• _ABOUT THIS TASK_: Begin at the line below that has "stalled while result" and stop after the line that has "export SYNTH_ARGS = -nofsm -noshare". Please restate only those lines, word for word.

• _AVAILABLE DATA_:
==> src/tsrt_pkg.sv <==
`timescale 1ns / 1ps
// ----------------------------------------------------------------------------
// tsrt_pkg
// Shared types and constants for the text selection region tracker.
// ----------------------------------------------------------------------------
package tsrt_pkg;

	localparam int ROW_W   = 16;
	localparam int COL_W   = 10;
	localparam int WIDTH_W = 11;
	localparam int KIND_W  = 3;

	localparam logic [WIDTH_W-1:0] LINE_WIDTH_RST = WIDTH_W'(80);
	localparam logic [COL_W-1:0]   COL_MAX        = {COL_W{1'b1}};

	typedef enum logic [KIND_W-1:0] {
		KIND_BEGIN  = 3'd0,
		KIND_UPDATE = 3'd1,
		KIND_END    = 3'd2,
		KIND_LINE   = 3'd3,
		KIND_CLEAR  = 3'd4,
		KIND_QUERY  = 3'd5
	} kind_t;

	typedef struct packed {
		logic [KIND_W-1:0] kind;
		logic [ROW_W-1:0]  row;
		logic [COL_W-1:0]  column;
	} item_t;

	typedef struct packed {
		logic             drag;
		logic             valid;
		logic [ROW_W-1:0] anchor_row;
		logic [COL_W-1:0] anchor_col;
		logic [ROW_W-1:0] point_row;
		logic [COL_W-1:0] point_col;
	} sel_t;

	typedef struct packed {
		logic             in_sel;
		logic             has_sel;
		logic             drag;
		logic [ROW_W-1:0] first_row;
		logic [COL_W-1:0] first_col;
		logic [ROW_W-1:0] last_row;
		logic [COL_W-1:0] last_col;
	} res_t;

endpackage

==> src/tsrt_step.sv <==
`timescale 1ns / 1ps
// ----------------------------------------------------------------------------
// tsrt_step
// Next selection state and result for one registered item.
// ----------------------------------------------------------------------------
module tsrt_step (
	input  tsrt_pkg::item_t                  item,
	input  tsrt_pkg::sel_t                   sel,
	input  logic [tsrt_pkg::WIDTH_W-1:0]     line_width,
	output tsrt_pkg::sel_t                   sel_next,
	output tsrt_pkg::res_t                   res
);

	logic [tsrt_pkg::WIDTH_W-1:0] lw_m1;
	logic [tsrt_pkg::COL_W-1:0]   end_col;
	logic                         swap_pre;
	logic                         swap_post;
	logic                         row_in;
	tsrt_pkg::sel_t               ns;

	// end column of a whole-line selection, saturated to the column range
	always_comb begin
		lw_m1 = line_width - tsrt_pkg::WIDTH_W'(1);
		if (line_width == '0) begin
			end_col = '0;
		end else if (lw_m1[tsrt_pkg::WIDTH_W-1]) begin
			end_col = tsrt_pkg::COL_MAX;
		end else begin
			end_col = lw_m1[tsrt_pkg::COL_W-1:0];
		end
	end

	assign swap_pre = (sel.anchor_row > sel.point_row) ||
		(sel.anchor_row == sel.point_row && sel.anchor_col > sel.point_col);

	always_comb begin
		ns = sel;
		case (tsrt_pkg::kind_t'(item.kind))
			tsrt_pkg::KIND_BEGIN: begin
				ns.drag       = 1'b1;
				ns.valid      = 1'b1;
				ns.anchor_row = item.row;
				ns.point_row  = item.row;
				ns.anchor_col = item.column;
				ns.point_col  = item.column;
			end
			tsrt_pkg::KIND_UPDATE: begin
				if (sel.drag) begin
					ns.point_row = item.row;
					ns.point_col = item.column;
					ns.valid     = 1'b1;
				end
			end
			tsrt_pkg::KIND_END: begin
				ns.drag = 1'b0;
				if (swap_pre) begin
					ns.anchor_row = sel.point_row;
					ns.anchor_col = sel.point_col;
					ns.point_row  = sel.anchor_row;
					ns.point_col  = sel.anchor_col;
				end
				// a single-cell selection is dropped
				if (sel.anchor_row == sel.point_row && sel.anchor_col == sel.point_col) begin
					ns.valid      = 1'b0;
					ns.anchor_row = '0;
					ns.anchor_col = '0;
					ns.point_row  = '0;
					ns.point_col  = '0;
				end
			end
			tsrt_pkg::KIND_LINE: begin
				ns.drag       = 1'b0;
				ns.valid      = 1'b1;
				ns.anchor_row = item.row;
				ns.point_row  = item.row;
				ns.anchor_col = '0;
				ns.point_col  = end_col;
			end
			tsrt_pkg::KIND_CLEAR: begin
				ns.drag       = 1'b0;
				ns.valid      = 1'b0;
				ns.anchor_row = '0;
				ns.anchor_col = '0;
				ns.point_row  = '0;
				ns.point_col  = '0;
			end
			default: begin
				ns = sel;
			end
		endcase
	end

	assign sel_next = ns;

	assign swap_post = (ns.anchor_row > ns.point_row) ||
		(ns.anchor_row == ns.point_row && ns.anchor_col > ns.point_col);

	always_comb begin
		res.has_sel = ns.valid;
		res.drag    = ns.drag;
		if (!ns.valid) begin
			res.first_row = '0;
			res.first_col = '0;
			res.last_row  = '0;
			res.last_col  = '0;
		end else if (swap_post) begin
			res.first_row = ns.point_row;
			res.first_col = ns.point_col;
			res.last_row  = ns.anchor_row;
			res.last_col  = ns.anchor_col;
		end else begin
			res.first_row = ns.anchor_row;
			res.first_col = ns.anchor_col;
			res.last_row  = ns.point_row;
			res.last_col  = ns.point_col;
		end

		row_in = item.row >= res.first_row && item.row <= res.last_row;
		res.in_sel = 1'b0;
		if (item.kind == tsrt_pkg::KIND_QUERY && ns.valid && row_in) begin
			if (res.first_row == res.last_row) begin
				res.in_sel = item.column >= res.first_col && item.column <= res.last_col;
			end else if (item.row == res.first_row) begin
				res.in_sel = item.column >= res.first_col;
			end else if (item.row == res.last_row) begin
				res.in_sel = item.column <= res.last_col;
			end else begin
				res.in_sel = 1'b1;
			end
		end
	end

endmodule

==> src/text_selection_region_tracker_top.sv <==
`timescale 1ns / 1ps
// ----------------------------------------------------------------------------
// text_selection_region_tracker_top
// Selection tracker on a character grid: input register, step logic,
// selection state and result register.
// ----------------------------------------------------------------------------
//  channel | handshake             | payload
//  in      | in_valid / in_stall   | kind, row, column
//  out     | out_valid / out_stall | inside_res, has_selection, dragging,
//          |                       | first_row, first_column, last_row, last_column
//  cfg     | cfg_valid / cfg_ready | cfg_data (line_width)
//
//  one item per cycle unless in_stall is high; a result passes through the
//  input register, then step logic into the result register
//  selection state updates as the item moves into the result register
//  out_stall holds the result register; in_stall rises only when the input
//  register is full and cannot move on
//  reset clears flags, points and valids and sets line_width to 80
// ----------------------------------------------------------------------------
module text_selection_region_tracker_top (
	input  logic                           clk,
	input  logic                           arst_n,
	input  logic                           in_valid,
	output logic                           in_stall,
	input  logic [tsrt_pkg::KIND_W-1:0]    kind,
	input  logic [tsrt_pkg::ROW_W-1:0]     row,
	input  logic [tsrt_pkg::COL_W-1:0]     column,
	output logic                           out_valid,
	input  logic                           out_stall,
	output logic                           inside_res,
	output logic                           has_selection,
	output logic                           dragging,
	output logic [tsrt_pkg::ROW_W-1:0]     first_row,
	output logic [tsrt_pkg::COL_W-1:0]     first_column,
	output logic [tsrt_pkg::ROW_W-1:0]     last_row,
	output logic [tsrt_pkg::COL_W-1:0]     last_column,
	input  logic                           cfg_valid,
	output logic                           cfg_ready,
	input  logic [tsrt_pkg::WIDTH_W-1:0]   cfg_data
);

	logic                         valid_s1;
	tsrt_pkg::item_t              item_s1;
	logic                         valid_s2;
	tsrt_pkg::res_t               res_s2;
	tsrt_pkg::sel_t               sel_q;
	tsrt_pkg::sel_t               sel_next;
	tsrt_pkg::res_t               res_next;
	logic [tsrt_pkg::WIDTH_W-1:0] line_width_q;
	logic                         take_in;
	logic                         advance;

	assign cfg_ready = 1'b1;
	assign advance   = valid_s1 && (!valid_s2 || !out_stall);
	assign in_stall  = valid_s1 && valid_s2 && out_stall;
	assign take_in   = in_valid && !in_stall;

	always_ff @(posedge clk or negedge arst_n) begin
		if (!arst_n) begin
			line_width_q <= tsrt_pkg::LINE_WIDTH_RST;
		end else if (cfg_valid && cfg_ready) begin
			line_width_q <= cfg_data;
		end
	end

	always_ff @(posedge clk or negedge arst_n) begin
		if (!arst_n) begin
			valid_s1 <= 1'b0;
		end else if (take_in) begin
			valid_s1 <= 1'b1;
		end else if (advance) begin
			valid_s1 <= 1'b0;
		end
	end

	always_ff @(posedge clk) begin
		if (take_in) begin
			item_s1.kind   <= kind;
			item_s1.row    <= row;
			item_s1.column <= column;
		end
	end

	tsrt_step u_step (
		.item       (item_s1),
		.sel        (sel_q),
		.line_width (line_width_q),
		.sel_next   (sel_next),
		.res        (res_next)
	);

	always_ff @(posedge clk or negedge arst_n) begin
		if (!arst_n) begin
			sel_q <= '0;
		end else if (advance) begin
			sel_q <= sel_next;
		end
	end

	always_ff @(posedge clk or negedge arst_n) begin
		if (!arst_n) begin
			valid_s2 <= 1'b0;
		end else if (advance) begin
			valid_s2 <= 1'b1;
		end else if (!out_stall) begin
			valid_s2 <= 1'b0;
		end
	end

	always_ff @(posedge clk) begin
		if (advance) begin
			res_s2 <= res_next;
		end
	end

	assign out_valid     = valid_s2;
	assign inside_res    = res_s2.in_sel;
	assign has_selection = res_s2.has_sel;
	assign dragging      = res_s2.drag;
	assign first_row     = res_s2.first_row;
	assign first_column  = res_s2.first_col;
	assign last_row      = res_s2.last_row;
	assign last_column   = res_s2.last_col;

	// no selection means all bounds read as zero
	a_empty_bounds: assert property (@(posedge clk) disable iff (!arst_n)
		(out_valid && !has_selection) |->
		(first_row == '0 && first_column == '0 && last_row == '0 && last_column == '0))
		else $error("bounds not zero without a selection");

	a_inside_needs_sel: assert property (@(posedge clk) disable iff (!arst_n)
		(out_valid && inside_res) |-> has_selection)
		else $error("inside reported without a selection");

	a_bounds_ordered: assert property (@(posedge clk) disable iff (!arst_n)
		out_valid |-> (first_row < last_row ||
		(first_row == last_row && first_column <= last_column)))
		else $error("selection bounds out of order");

	a_stall_source: assert property (@(posedge clk) disable iff (!arst_n)
		in_stall |-> (out_valid && out_stall))
		else $error("input stalled while result side free");

endmodule
==> config.mk <==
export PLATFORM = sky130hd
export DESIGN_NAME = text_selection_region_tracker_top
export DESIGN_NICKNAME = d
export VERILOG_FILES = /design/src/tsrt_pkg.sv /design/src/tsrt_step.sv /design/src/text_selection_region_tracker_top.sv
export SDC_FILE = /design/constraint.sdc
export NUM_CORES = 1
export LEC_CHECK = 0
export ABC_AREA = 1
export BUFFER_PORTS_ARGS = -buffer_cell sky130_fd_sc_hd__buf_2
export CAP_MARGIN = 25
export CORE_UTILIZATION = 40
export DETAILED_ROUTE_END_ITERATION = 12
export GPL_TIMING_DRIVEN = 0
export PLACE_DENSITY_LB_ADDON = 0.08
export SYNTH_ARGS = -nofsm -noshare
export SYNTH_HDL_FRONTEND = slang
export SYNTH_HIERARCHICAL = 1
export SYNTH_SLANG_ARGS = --single-unit
==> constraint.sdc <==
create_clock -name clk -period 7.3 [get_ports clk]
set_clock_uncertainty 0.05 [all_clocks]
set_input_delay 0.365 -clock clk [delete_from_list [all_inputs] [get_ports clk]]
set_output_delay 0.365 -clock clk [all_outputs]
set_load 0.005 [all_outputs]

• _TASK OUTPUT_:
		else $error("input stalled while result side free");

endmodule
==> config.mk <==
export PLATFORM = sky130hd
export DESIGN_NAME = text_selection_region_tracker_top
export DESIGN_NICKNAME = d
export VERILOG_FILES = /design/src/tsrt_pkg.sv /design/src/tsrt_step.sv /design/src/text_selection_region_tracker_top.sv
export SDC_FILE = /design/constraint.sdc
export NUM_CORES = 1
export LEC_CHECK = 0
export ABC_AREA = 1
export BUFFER_PORTS_ARGS = -buffer_cell sky130_fd_sc_hd__buf_2
export CAP_MARGIN = 25
export CORE_UTILIZATION = 40
export DETAILED_ROUTE_END_ITERATION = 12
export GPL_TIMING_DRIVEN = 0
export PLACE_DENSITY_LB_ADDON = 0.08
export SYNTH_ARGS = -nofsm -noshare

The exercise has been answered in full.